Business area: Web analysis
Subject: Build a DB on Webpages and link them with their referencing pages + other attributes as ref_count, ...
Condition: uniqueness of the pages (source + ref)
Target: Load + link/index 500 mio page pairs of source:target web links
HW/OS: 64 GB RAM, 16 Processors, a bunch of lousy raid 5 disk, Red Hat
Customer tried MySQL first:
Stopped after 3 days as the load was just slow and consumed to much disk space.
Next attempt PostgreSQL:
clear better use of disk space, some what faster.
After 3 days sequential loading it was easy to calculate that the 500 mio links might take 47 yrs. (without interrupts)
The loader was modified to work in parallel and over time the forecast decreased below 12 yrs.
Now Caché came in:
No SQL approach anymore.
Each piece got its unique table with reverse references
- protocol (http, https, ftp, ...)
DNS section:
- toplevel domains (.com, .uk, .de, .it, ...)
- domains (intersystems, google, ...)
- servers (www, wrc, mail, ....)
---
- pages ()
- url_params() [for source only]
The loader did the spliting of URLs and was writing directly to data + index globals
To make it short : 500mio was reached after 4 days
about 10 days later we had to stop at 1.7 billion links as we ran out of data.
consumed disk storage ~ 30% of previous calculated size for competition
Customer was deeply impressed and I felt like an eagle.

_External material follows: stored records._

===== src/rtl/alu_muldiv_if.sv =====
// Reservation-station <-> execution-unit link for alu_muldiv_unit.
// Master (RS side) drives the global ready, flush and dispatch fields.
// Slave (execution unit) drives busy and the result-bus broadcast.
//   rdy, rollback                  : global ready / mispredict flush
//   in_en, in_val1/2, in_imm, in_pc: dispatch valid and operands
//   in_opcode/funct3/funct7/muldiv : decoded op fields
//   in_rob_pos                     : destination ROB tag
//   busy                           : combinational back-pressure to RS
//   result, result_val/rob_pos/jump/pc : registered result-bus broadcast
interface alu_muldiv_if #(
   parameter int unsigned ROB_POS_W = 4
);
   logic                 rdy;
   logic                 rollback;
   logic                 in_en;
   logic [31:0]          in_val1;
   logic [31:0]          in_val2;
   logic [31:0]          in_imm;
   logic [31:0]          in_pc;
   logic [6:0]           in_opcode;
   logic [2:0]           in_funct3;
   logic                 in_funct7;
   logic                 in_muldiv;
   logic [ROB_POS_W-1:0] in_rob_pos;

   logic                 busy;
   logic                 result;
   logic [31:0]          result_val;
   logic [ROB_POS_W-1:0] result_rob_pos;
   logic                 result_jump;
   logic [31:0]          result_pc;

   modport master (
      output rdy, rollback, in_en, in_val1, in_val2, in_imm, in_pc,
             in_opcode, in_funct3, in_funct7, in_muldiv, in_rob_pos,
      input  busy, result, result_val, result_rob_pos, result_jump, result_pc
   );

   modport slave (
      input  rdy, rollback, in_en, in_val1, in_val2, in_imm, in_pc,
             in_opcode, in_funct3, in_funct7, in_muldiv, in_rob_pos,
      output busy, result, result_val, result_rob_pos, result_jump, result_pc
   );
endinterface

Obviously it was a lot of work to get this moving
but the dramatic distance of competition payed off
and the distinc feeling that that you ride the hottest engine available.
Robert - thanks for posting, and it's great seeing that you're still doing awesome work in this space!
All the best,
Ben
Robert,
thank you for sharing your experience. I'm just curious:
- What was the final database size in GB?
- What tool will be used for data analyzis? If a homemade one, will it be based on Caché?
Alexey,
)
- The final size after some design optimizations was
175 GB DataGlobals + 216 GB IndexGlobals ; separated for backup considerations (on 1 single drive
- data analysis was all done with SQL + a bunch of "homemade" SQL Procedures / ClassMethods running specific subqueries.